─── Provided data ───

===== src/design/brb_pkg.sv =====
// brb_pkg: shared types and constants for the byte ring buffer fifo
// request and result structs, action codes, sequencer states
// no dependencies
`timescale 1ns / 1ps
`default_nettype none

package brb_pkg;

	localparam int DATA_W  = 8;
	localparam int LEN_W   = 7;
	localparam int USED_W  = 9;

	localparam int DEPTH_DEF     = 256;
	localparam int MAX_BURST_DEF = 64;

	localparam logic ACT_WRITE = 1'b0;
	localparam logic ACT_READ  = 1'b1;

	typedef struct packed {
		logic              action;
		logic [DATA_W-1:0] write_data;
		logic [LEN_W-1:0]  read_length;
	} brb_req_t;

	typedef struct packed {
		logic              accepted;
		logic [DATA_W-1:0] read_byte;
		logic              last;
		logic [USED_W-1:0] used_count;
	} brb_rsp_t;

	typedef enum logic {
		ST_IDLE,
		ST_READ
	} brb_state_t;

endpackage

`default_nettype wire


===== src/design/byte_ring_buffer_fifo.sv =====
// byte_ring_buffer_fifo: circular byte store with write, burst read and used count
// depends on brb_pkg (request/result structs, action codes, state enum)
// storage is one 1-write / 1-read synchronous ram inside this module
//
//  channel   | ports                      | handshake
//  ----------+----------------------------+-----------------------------------
//  request   | start, busy, item          | taken at edge with start & !busy
//  result    | strobe, result             | one strobe per result, no backpressure
//
// a write request's result shows in the cycle after it is taken
// a read request of n returned bytes (n = min(used, length, MAX_BURST)) holds
//   busy after its first byte until its last ram read issues; one ram read issues per cycle, results
//   stream one per cycle, each in the cycle after its ram read, the ram read port sets that rate
// an empty or zero-length read gives one result in the cycle after it is taken, like a write
// reset clears indices and count; ram contents are left as they are
// the receiver cannot stall, so results are never held
`timescale 1ns / 1ps
`default_nettype none

module byte_ring_buffer_fifo #(
	parameter int DEPTH     = brb_pkg::DEPTH_DEF,
	parameter int MAX_BURST = brb_pkg::MAX_BURST_DEF
) (
	input  wire logic              clk,
	input  wire logic              arst_n,
	input  wire logic              start,
	output logic                   busy,
	input  wire brb_pkg::brb_req_t item,
	output logic                   strobe,
	output brb_pkg::brb_rsp_t      result
);

	import brb_pkg::*;

	// index, count and burst widths
	localparam int AW = (DEPTH > 1) ? $clog2(DEPTH) : 1;
	localparam int CW = $clog2(DEPTH + 1);
	localparam int BW = $clog2(MAX_BURST + 1);
	localparam int MW = (CW > LEN_W) ? CW : LEN_W;

	// byte storage, one write port and one registered read port
	logic [DATA_W-1:0] mem [DEPTH];
	logic [DATA_W-1:0] rdata_q;

	// control state
	brb_state_t    state_q, state_d;
	logic [AW-1:0] widx_q, widx_d;
	logic [AW-1:0] ridx_q, ridx_d;
	logic [CW-1:0] used_q, used_d;
	logic [BW-1:0] remain_q, remain_d;

	// result stage, lined up with the ram read data
	logic              vld_s1, vld_d;
	logic              acc_s1, acc_d;
	logic              last_s1, last_d;
	logic              rd_s1, rd_d;
	logic [USED_W-1:0] used_s1, used_out_d;

	// ram access strobes
	logic wr_en;
	logic rd_en;

	// request decode helpers
	logic          take;
	logic          full;
	logic [MW-1:0] req_w;
	logic [MW-1:0] used_w;
	logic [MW-1:0] len_w;
	logic [BW-1:0] len;

	assign take = start && !busy;
	assign full = (used_q == CW'(DEPTH));

	// clip the requested length, then to what is held
	always_comb begin
		used_w = MW'(used_q);
		if (MW'(item.read_length) > MW'(MAX_BURST)) begin
			req_w = MW'(MAX_BURST);
		end else begin
			req_w = MW'(item.read_length);
		end
		len_w = (used_w < req_w) ? used_w : req_w;
		len   = BW'(len_w);
	end

	// state register
	always_ff @(posedge clk or negedge arst_n) begin
		if (!arst_n) begin
			state_q  <= ST_IDLE;
			widx_q   <= '0;
			ridx_q   <= '0;
			used_q   <= '0;
			remain_q <= '0;
			vld_s1   <= 1'b0;
		end else begin
			state_q  <= state_d;
			widx_q   <= widx_d;
			ridx_q   <= ridx_d;
			used_q   <= used_d;
			remain_q <= remain_d;
			vld_s1   <= vld_d;
		end
	end

	// result payload needs no reset
	always_ff @(posedge clk) begin
		acc_s1  <= acc_d;
		last_s1 <= last_d;
		rd_s1   <= rd_d;
		used_s1 <= used_out_d;
	end

	// next state, ram strobes and result fields
	always_comb begin
		state_d    = state_q;
		widx_d     = widx_q;
		ridx_d     = ridx_q;
		used_d     = used_q;
		remain_d   = remain_q;
		vld_d      = 1'b0;
		acc_d      = 1'b0;
		last_d     = 1'b1;
		rd_d       = 1'b0;
		used_out_d = USED_W'(used_q);
		wr_en      = 1'b0;
		rd_en      = 1'b0;
		busy       = 1'b0;

		unique case (state_q)
			ST_IDLE: begin
				if (take) begin
					vld_d = 1'b1;
					if (item.action == ACT_WRITE) begin
						// byte dropped when full, count reported as is
						if (!full) begin
							wr_en      = 1'b1;
							widx_d     = (widx_q == AW'(DEPTH - 1)) ? '0 : widx_q + 1'b1;
							used_d     = used_q + 1'b1;
							acc_d      = 1'b1;
							used_out_d = USED_W'(used_q + 1'b1);
						end
					end else if (len != '0) begin
						// ram read for the first byte of the burst issues this cycle
						rd_en      = 1'b1;
						rd_d       = 1'b1;
						acc_d      = 1'b1;
						ridx_d     = (ridx_q == AW'(DEPTH - 1)) ? '0 : ridx_q + 1'b1;
						used_d     = used_q - 1'b1;
						used_out_d = USED_W'(used_q - 1'b1);
						last_d     = (len == BW'(1));
						remain_d   = len - 1'b1;
						if (len != BW'(1)) begin
							state_d = ST_READ;
						end
					end
				end
			end
			ST_READ: begin
				// rest of the burst, one byte a cycle
				busy       = 1'b1;
				vld_d      = 1'b1;
				rd_en      = 1'b1;
				rd_d       = 1'b1;
				acc_d      = 1'b1;
				ridx_d     = (ridx_q == AW'(DEPTH - 1)) ? '0 : ridx_q + 1'b1;
				used_d     = used_q - 1'b1;
				used_out_d = USED_W'(used_q - 1'b1);
				last_d     = (remain_q == BW'(1));
				remain_d   = remain_q - 1'b1;
				if (remain_q == BW'(1)) begin
					state_d = ST_IDLE;
				end
			end
			default: begin
				state_d = ST_IDLE;
			end
		endcase
	end

	// ram: write at the write index, registered read at the read index
	always_ff @(posedge clk) begin
		if (wr_en) begin
			mem[widx_q] <= item.write_data;
		end
		if (rd_en) begin
			rdata_q <= mem[ridx_q];
		end
	end

	// result ports straight from the stage registers
	assign strobe            = vld_s1;
	assign result.accepted   = acc_s1;
	assign result.read_byte  = rd_s1 ? rdata_q : '0;
	assign result.last       = last_s1;
	assign result.used_count = used_s1;

	// count never passes the store size
	a_used_bound: assert property (@(posedge clk) disable iff (!arst_n)
		used_q <= CW'(DEPTH))
		else $error("used count above depth");

	// a burst in progress always has bytes left to fetch
	a_burst_remain: assert property (@(posedge clk) disable iff (!arst_n)
		(state_q == ST_READ) |-> (remain_q != '0))
		else $error("burst state with nothing left");

	// a ram read only issues when a byte is held
	a_read_held: assert property (@(posedge clk) disable iff (!arst_n)
		rd_en |-> (used_q != '0))
		else $error("read issued on empty store");

	// a result without last is followed by another result
	a_burst_cont: assert property (@(posedge clk) disable iff (!arst_n)
		(strobe && !result.last) |=> strobe)
		else $error("burst broken before last");

endmodule

`default_nettype wire


===== config.mk =====
export PLATFORM = sky130hd
export DESIGN_NAME = byte_ring_buffer_fifo
export DESIGN_NICKNAME = d
export VERILOG_FILES = /design/src/design/brb_pkg.sv /design/src/design/byte_ring_buffer_fifo.sv
export SDC_FILE = /design/constraint.sdc
export NUM_CORES = 2
export LEC_CHECK = 0
export BUFFER_PORTS_ARGS = -buffer_cell sky130_fd_sc_hd__buf_2
export CORE_MARGIN = 10
export CORE_UTILIZATION = 30
export DETAILED_ROUTE_END_ITERATION = 7
export MAX_ROUTING_LAYER = met4
export PLACE_DENSITY = 0.55
export REMOVE_ABC_BUFFERS = 1
export SYNTH_ARGS = -nofsm -noshare
export SYNTH_HDL_FRONTEND = slang
export SYNTH_SLANG_ARGS = --single-unit
export TNS_END_PERCENT = 10

===== constraint.sdc =====
create_clock -name clk -period 3.65 [get_ports clk]
set_input_delay 0.5475 -clock clk [delete_from_list [all_inputs] [get_ports clk]]
set_output_delay 0.5475 -clock clk [all_outputs]
set_load 0.01 [all_outputs]

==> impl_metrics.tcl <==
set metrics [dict create \
    synth_cells 3714 \
    clock_sinks 2102 \
    first_pass_iters 5 \
    finalNetCount 4302 \
    clock_skew_ns 0.0506 \
    cts_buffers 211 \
    critPathArrivalTime_ns 4.19 \
    p_comb_frac 0.308 \
    status "complete, no violations" \
    yosysUniqueCellTypes 62 \
    crit_path_top_delay_cell "mux4_2" \
    synth.avg_cell_area_um2 22.1 \
    yosys.area_share.adder 0.00274 \
    setup_viol 0 \
    synthMuxAreaShare 0.176 \
    worst_pin_slew_ns 1.16 \
    drt-initial-drc-count 4190 \
    period_minus_slack_ns 3.63 \
    routed-wl-met2_mm 104 \
    synth_top_area_frac 0.751 \
    synth_compound_area_frac 0.0144 \
    start_kind "register" \
    clkPwrFrac 0.299 \
    synth-xor-area-share 0.00277 \
    cts.reportedPaths.clkPinSlew_ns 0.06 \
    cts_root_buf "clkbuf_16" \
    dr_wl_met3_mm 12.2 \
    cts_setup_buffers 0 \
    vias_per_cell 5.00 \
    yosys-top-cells-count "edfxtp_1, mux4_2, nor2_1" \
    cts_tree "built" \
    htreeDepth 4 \
    synth_edf_count 2056 \
    grt_pass1_wl_mm 309 \
    overflow 0 \
    intPower_mw 48.3 \
    synth.most_common_cell "edfxtp_1" \
    fin_util 0.355 \
    power-per-cell-area_nw_per_um2 717 \
    p_leak_nw 30.6 \
    synthSimpleGateAreaFrac 0.0258 \
    synth_seq_cells 2102 \
    path_max_fanout 28 \
    path_cells "buf_12 -> buf_12 -> mux4_2 -> mux4_2 -> mux2i_1 -> o2111ai_1 -> nand3_1 -> a31oi_1" \
    ios 40 \
    finalHoldViolCount 0 \
    maxCapViolations 0 \
    grt_start_max_net_pins 105 \
    grt_pass1_vias 41400 \
    clk_latency_ns 0.87 \
    die_y_um 543 \
    critPathCaptureType "register" \
    synth_top_area_cell "edfxtp_1" \
    gp_congestion 0.861 \
    die-width_um 543 \
    yosys_warnings 0 \
    areaGrowthSynthToFinish_pct 18.1 \
    crit_type "register to register" \
    crit_required_ns 4.21 \
    route.detailed.drc 0 \
    power.share.switching 0.306 \
    num_vias 40100 \
    pwr-share-seq 0.393 \
    timing.setup.tns_ns 0 \
    dp_hpwl_mm 138 \
    antenna_found_initial 6 \
    dieArea_um2 295000 \
    slowest_delay_ns 0.61 \
    netlist_top_cells_area "edfxtp_1, mux4_2, nor2_1" \
    drive_gt1_frac 0.334 \
    slew_viol_final 0 \
    highest_layer "met4" \
    ys.flop_type "edfxtp_1" \
    clk_path_buf_depth 3 \
    antenna_left 0 \
    synth_area_um2 82200 \
    rsz0062_at_grt "no" \
    fmax_ghz 0.275 \
    wl_met1_mm 90.7 \
    coreArea_um2 273000 \
    nFillCells 24900 \
    worst_slew_margin_rel 0.227 \
    portBuffers 39 \
    start_util 0.301 \
    min_period_over_period 0.995 \
    async_reset_ff_frac 0.0162 \
    routed_wl_mm 214 \
    ir_drop_uv 540 \
    switchingPower_mw 21.3 \
    rows 192 \
    hold_path.class "input pin to register" \
    grt.total_usage 0.147 \
    synth_top_family_by_area "multiplexers" \
    avgRoutedWirePerCell_um 26.7 \
    yosysSeqAreaShare 0.764 \
]
[placed cells by master (no fill, tap or decap), drive strengths merged, types with 18 or more instances in the layout]
master	count
a22oi	32
mux2i	59
nand3	54
a21oi	34
edfxtp	2056
dfrtp	34
clkinv	95
nand2	70
inv	27
buf	541
mux4	611
ha	18
clkbuf	278
nor2	284
[state kept, by name, indices dropped and copies added (netlist names)]
signal / count
mem: 2048
used_q: 9
used_s1: 9
rdata_q: 8
ridx_q: 8
widx_q: 8
remain_q: 7
acc_s1: 1
last_s1: 1
rd_s1: 1
state_q: 1
strobe: 1
[per-layer routing]
layer / GRT usage / vias to the layer above
met2: 0.232 / 1316
met4: 0.0498 / 0
met5: - / -
met1: 0.194 / 21700
met3: 0.0244 / 348
li1: - / 16700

───

**What this task involves:** In the reply, include exactly the lines from the beginning of the entries above through the line holding "as they are", and nothing besides.

**Solution:**
===== src/design/brb_pkg.sv =====
// brb_pkg: shared types and constants for the byte ring buffer fifo
// request and result structs, action codes, sequencer states
// no dependencies
`timescale 1ns / 1ps
`default_nettype none

package brb_pkg;

	localparam int DATA_W  = 8;
	localparam int LEN_W   = 7;
	localparam int USED_W  = 9;

	localparam int DEPTH_DEF     = 256;
	localparam int MAX_BURST_DEF = 64;

	localparam logic ACT_WRITE = 1'b0;
	localparam logic ACT_READ  = 1'b1;

	typedef struct packed {
		logic              action;
		logic [DATA_W-1:0] write_data;
		logic [LEN_W-1:0]  read_length;
	} brb_req_t;

	typedef struct packed {
		logic              accepted;
		logic [DATA_W-1:0] read_byte;
		logic              last;
		logic [USED_W-1:0] used_count;
	} brb_rsp_t;

	typedef enum logic {
		ST_IDLE,
		ST_READ
	} brb_state_t;

endpackage

`default_nettype wire


===== src/design/byte_ring_buffer_fifo.sv =====
// byte_ring_buffer_fifo: circular byte store with write, burst read and used count
// depends on brb_pkg (request/result structs, action codes, state enum)
// storage is one 1-write / 1-read synchronous ram inside this module
//
//  channel   | ports                      | handshake
//  ----------+----------------------------+-----------------------------------
//  request   | start, busy, item          | taken at edge with start & !busy
//  result    | strobe, result             | one strobe per result, no backpressure
//
// a write request's result shows in the cycle after it is taken
// a read request of n returned bytes (n = min(used, length, MAX_BURST)) holds
//   busy after its first byte until its last ram read issues; one ram read issues per cycle, results
//   stream one per cycle, each in the cycle after its ram read, the ram read port sets that rate
// an empty or zero-length read gives one result in the cycle after it is taken, like a write
// reset clears indices and count; ram contents are left as they are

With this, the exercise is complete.